One thing we learned: don't take George with you if you fancy a bit of relaxing sun-bathing. Honestly he was worse than a child. If he wasn't digging a hole under you and covering you in sand he was woofing, demanding that someone get up, pick up his stone and go and throw it in a deep pool so he could have fun getting it out again. We kept throwing it further and further in and he kept getting quicker and quicker at getting it out.

And today we discovered another thing we shouldn't attempt with George: walk the Millennium Coastal Park at Llanelli. Not because of anything George did this time but because most of it is aimed at cyclists and dogs are supposed to be kept on leads. 
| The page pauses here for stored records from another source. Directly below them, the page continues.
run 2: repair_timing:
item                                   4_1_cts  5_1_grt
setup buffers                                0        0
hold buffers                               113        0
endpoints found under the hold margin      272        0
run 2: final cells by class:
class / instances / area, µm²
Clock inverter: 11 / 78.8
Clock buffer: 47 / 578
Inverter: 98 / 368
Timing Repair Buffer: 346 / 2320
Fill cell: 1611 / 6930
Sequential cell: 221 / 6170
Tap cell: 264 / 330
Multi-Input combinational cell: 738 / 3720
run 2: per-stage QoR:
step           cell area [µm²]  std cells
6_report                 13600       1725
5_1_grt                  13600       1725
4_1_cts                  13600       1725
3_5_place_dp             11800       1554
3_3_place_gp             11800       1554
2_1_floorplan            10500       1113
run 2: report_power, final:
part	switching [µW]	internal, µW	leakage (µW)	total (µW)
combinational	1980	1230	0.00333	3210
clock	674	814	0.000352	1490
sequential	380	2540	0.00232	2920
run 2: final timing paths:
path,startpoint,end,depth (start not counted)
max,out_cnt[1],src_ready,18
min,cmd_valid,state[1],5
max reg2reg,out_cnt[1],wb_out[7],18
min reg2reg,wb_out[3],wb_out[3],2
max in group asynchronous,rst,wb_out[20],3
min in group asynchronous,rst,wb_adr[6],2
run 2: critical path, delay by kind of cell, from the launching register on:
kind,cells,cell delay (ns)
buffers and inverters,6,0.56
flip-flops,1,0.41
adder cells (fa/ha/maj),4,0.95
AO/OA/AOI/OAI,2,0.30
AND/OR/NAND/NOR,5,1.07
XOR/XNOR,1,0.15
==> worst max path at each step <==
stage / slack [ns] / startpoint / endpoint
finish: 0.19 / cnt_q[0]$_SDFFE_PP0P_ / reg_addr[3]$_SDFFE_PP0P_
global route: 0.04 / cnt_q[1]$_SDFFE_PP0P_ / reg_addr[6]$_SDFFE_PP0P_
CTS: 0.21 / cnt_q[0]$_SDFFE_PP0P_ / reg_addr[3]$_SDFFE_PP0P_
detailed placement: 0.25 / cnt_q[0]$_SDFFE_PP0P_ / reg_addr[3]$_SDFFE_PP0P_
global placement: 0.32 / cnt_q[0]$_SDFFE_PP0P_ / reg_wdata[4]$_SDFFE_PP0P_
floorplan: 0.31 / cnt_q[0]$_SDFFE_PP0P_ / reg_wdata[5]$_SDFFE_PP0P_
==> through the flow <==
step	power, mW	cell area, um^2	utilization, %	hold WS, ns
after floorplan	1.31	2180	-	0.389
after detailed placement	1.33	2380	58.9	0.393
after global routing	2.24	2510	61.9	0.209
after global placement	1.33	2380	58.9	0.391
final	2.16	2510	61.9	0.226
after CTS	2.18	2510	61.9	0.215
--- config.mk ---
export PLATFORM = sky130hd
export DESIGN_NAME = round_mult_seq
export DESIGN_NICKNAME = d
export VERILOG_FILES = /design/src/rtl/round_mult_seq.sv
export SDC_FILE = /design/constraint.sdc
export NUM_CORES = 1
export LEC_CHECK = 0
export BUFFER_PORTS_ARGS = -buffer_cell sky130_fd_sc_hd__buf_2
export CORE_MARGIN = 2
export CORE_UTILIZATION = 45
export DETAILED_ROUTE_END_ITERATION = 10
export HOLD_SLACK_MARGIN = 0.05
export PLACE_DENSITY = 0.6
export SYNTH_ARGS = -nofsm -noshare
export SYNTH_HDL_FRONTEND = slang
export SYNTH_SLANG_ARGS = --single-unit
--- constraint.sdc ---
create_clock -name clk -period 3 [get_ports clk]
set_input_delay 0.6 -clock clk [delete_from_list [all_inputs] [get_ports clk]]
set_output_delay 0.6 -clock clk [all_outputs]
set_load 0.005 [all_outputs]
--- src/rtl/round_mult_seq.sv ---
// Sequential unsigned shift-and-add multiplier. The product is rounded half up,
// FRAC_BITS fraction bits are dropped, and the result saturates to OUT_WIDTH bits.
module round_mult_seq #(
  parameter int DATA_WIDTH = 8,
  parameter int FRAC_BITS  = 3,
  parameter int OUT_WIDTH  = 8
) (
  input  logic                  clk,
  input  logic                  reset,
  input  logic [DATA_WIDTH-1:0] din_a,
  input  logic [DATA_WIDTH-1:0] din_b,
  input  logic                  din_valid,
  output logic                  din_ready,
  output logic [OUT_WIDTH-1:0]  dout,
  output logic                  dout_sat,
  output logic                  dout_valid,
  input  logic                  dout_ready
);

  localparam int PW    = 2 * DATA_WIDTH;
  localparam int RW    = PW + 1;
  localparam int EW    = (OUT_WIDTH > RW) ? OUT_WIDTH : RW;
  localparam int CNT_W = $clog2(DATA_WIDTH + 1);

  localparam logic [1:0] IDLE  = 2'd0;
  localparam logic [1:0] BUSY  = 2'd1;
  localparam logic [1:0] ROUND = 2'd2;
  localparam logic [1:0] DONE  = 2'd3;

  // 2^(FRAC_BITS-1), which collapses to zero when FRAC_BITS is 0
  localparam logic [RW-1:0] HALF = ({{(RW-1){1'b0}}, 1'b1} << FRAC_BITS) >> 1;

  logic [1:0]           state_q, state_d;
  logic [PW-1:0]        a_q, a_d;
  logic [DATA_WIDTH-1:0] b_q, b_d;
  logic [PW-1:0]        acc_q, acc_d;
  logic [CNT_W-1:0]     cnt_q, cnt_d;
  logic [OUT_WIDTH-1:0] dout_q, dout_d;
  logic                 sat_q, sat_d;

  logic [RW-1:0]        rnd_sum;
  logic [EW-1:0]        rnd_ext;
  logic [EW-1:0]        max_ext;

  always_comb begin
    rnd_sum = {1'b0, acc_q} + HALF;
    rnd_ext = '0;
    rnd_ext[RW-1:0] = rnd_sum >> FRAC_BITS;
    max_ext = '0;
    max_ext[OUT_WIDTH-1:0] = '1;
  end

  always_comb begin
    state_d = state_q;
    a_d     = a_q;
    b_d     = b_q;
    acc_d   = acc_q;
    cnt_d   = cnt_q;
    dout_d  = dout_q;
    sat_d   = sat_q;
    case (state_q)
      IDLE: begin
        if (din_valid) begin
          a_d     = {{DATA_WIDTH{1'b0}}, din_a};
          b_d     = din_b;
          acc_d   = '0;
          cnt_d   = '0;
          state_d = BUSY;
        end
      end
      BUSY: begin
        // Multiplicand shifts up while the multiplier drains LSB first
        if (b_q[0]) acc_d = acc_q + a_q;
        a_d   = a_q << 1;
        b_d   = b_q >> 1;
        cnt_d = cnt_q + 1'b1;
        if (cnt_q == CNT_W'(DATA_WIDTH - 1)) state_d = ROUND;
      end
      ROUND: begin
        if (rnd_ext > max_ext) begin
          dout_d = '1;
          sat_d  = 1'b1;
        end else begin
          dout_d = rnd_ext[OUT_WIDTH-1:0];
          sat_d  = 1'b0;
        end
        state_d = DONE;
      end
      default: begin
        if (dout_ready) state_d = IDLE;
      end
    endcase
  end

  always_ff @(posedge clk) begin
    if (reset) begin
      state_q <= IDLE;
      a_q     <= '0;
      b_q     <= '0;
      acc_q   <= '0;
      cnt_q   <= '0;
      dout_q  <= '0;
      sat_q   <= 1'b0;
    end else begin
      state_q <= state_d;
      a_q     <= a_d;
      b_q     <= b_d;
      acc_q   <= acc_d;
      cnt_q   <= cnt_d;
      dout_q  <= dout_d;
      sat_q   <= sat_d;
    end
  end

  assign din_ready  = (state_q == IDLE);
  assign dout_valid = (state_q == DONE);
  assign dout       = dout_q;
  assign dout_sat   = sat_q;

endmodule
===== src/rtl/dir_select_ctrl.sv =====
// dir_select_ctrl: synchronises and debounces the UP/DOWN push-buttons and
// drives single-cycle set/reset pulses into the counter's direction latch.
module dir_select_ctrl #(
    parameter int DEBOUNCE_CYCLES = 1000000
) (
    input  logic clk,
    input  logic rst,
    input  logic btn_up,
    input  logic btn_down,
    output logic set_o,
    output logic reset_o,
    output logic dir,
    output logic conflict
);

    localparam int CNT_W = $clog2(DEBOUNCE_CYCLES);
    localparam logic [CNT_W-1:0] CNT_LAST = CNT_W'(DEBOUNCE_CYCLES - 1);

    // Bit 0 carries the UP button, bit 1 the DOWN button, in every vector below.
    logic [1:0]       btn_raw;
    logic [1:0]       sync_meta;
    logic [1:0]       sync_q;
    logic [1:0]       stb;
    logic [1:0]       accept;
    logic [1:0]       press;
    logic [CNT_W-1:0] cnt [2];

    assign btn_raw = {btn_down, btn_up};

    always_ff @(posedge clk) begin
        if (rst) begin
            sync_meta <= '0;
            sync_q    <= '0;
        end else begin
            sync_meta <= btn_raw;
            sync_q    <= sync_meta;
        end
    end

    // An accept fires on the edge where the level has differed for a full count.
    always_comb begin
        accept = '0;
        press  = '0;
        for (int i = 0; i < 2; i++) begin
            accept[i] = (sync_q[i] != stb[i]) && (cnt[i] == CNT_LAST);
            press[i]  = accept[i] && sync_q[i];
        end
    end

    always_ff @(posedge clk) begin
        for (int i = 0; i < 2; i++) begin
            if (rst) begin
                stb[i] <= 1'b0;
                cnt[i] <= '0;
            end else if (sync_q[i] == stb[i]) begin
                cnt[i] <= '0;
            end else if (accept[i]) begin
                stb[i] <= sync_q[i];
                cnt[i] <= '0;
            end else begin
                cnt[i] <= cnt[i] + 1'b1;
            end
        end
    end

    // Simultaneous presses are flagged and suppressed so S and R never overlap.
    always_ff @(posedge clk) begin
        if (rst) begin
            set_o    <= 1'b0;
            reset_o  <= 1'b0;
            conflict <= 1'b0;
            dir      <= 1'b1;
        end else begin
            set_o    <= press[0] && !press[1];
            reset_o  <= press[1] && !press[0];
            conflict <= press[0] && press[1];
            if (press[0] && !press[1]) begin
                dir <= 1'b1;
            end else if (press[1] && !press[0]) begin
                dir <= 1'b0;
            end
        end
    end

endmodule


===== config.mk =====
export PLATFORM = sky130hd
export DESIGN_NAME = dir_select_ctrl
export DESIGN_NICKNAME = d
export VERILOG_FILES = /design/src/rtl/dir_select_ctrl.sv
export SDC_FILE = /design/constraint.sdc
export NUM_CORES = 1
export LEC_CHECK = 0
export BUFFER_PORTS_ARGS = -buffer_cell sky130_fd_sc_hd__buf_2
export CAP_MARGIN = 20
export CORE_AREA = 2 2 89 74
export CTS_BUF_LIST = sky130_fd_sc_hd__clkbuf_8
export CTS_CLUSTER_SIZE = 16
export DETAILED_ROUTE_END_ITERATION = 16
export DIE_AREA = 0 0 91 76
export GPL_ROUTABILITY_DRIVEN = 0
export GPL_TIMING_DRIVEN = 0
export REMOVE_ABC_BUFFERS = 1
export SLEW_MARGIN = 20
export SYNTH_ARGS = -nofsm -noshare
export SYNTH_HDL_FRONTEND = slang
export SYNTH_SLANG_ARGS = --single-unit

===== constraint.sdc =====
create_clock -name clk -period 4.7 [get_ports clk]
set_clock_uncertainty 0.1 [all_clocks]
set_input_delay 0.94 -clock clk [delete_from_list [all_inputs] [get_ports clk]]
set_output_delay 0.94 -clock clk [all_outputs]
set_load 0.02 [all_outputs]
We tried an alternative route across the sand - that proved to be very slippery mud.

But we did get a wave from a friendly train driver. (The train line runs next to the beach in places.)


I'd been looking forward to going to the Millennium Coastal Park but we found it to be the sort of place you wouldn't want to go to twice. It's probably wonderful for cyclists but a bit boring and, as I said, not good for dogs.

We parked near the 'iconic' Discovery Centre - you can just see it by my shoulder in the now obligatory selfie - and began our walk on Llanelli beach. You didn't know Llanelli had a beach? Apparently it's been a well-kept secret known only to the locals, and, quite frankly, the locals can keep it.




















When the famous Stradey Park rugby ground closed down one of its goalposts was saved and has been erected in the coastal park complete with a lifesize cut-out of Llanelli's famous son, Phil Bennett, beating an All Black, in one of the small Welsh team's famous victories over the New Zealanders.

I'm demonstrating my rugby skills and providing support as you can see.


It's been a lovely week. We've taken advantage of the glorious weather and George has walked his little socks off. I have fully embraced retirement and life is pretty good.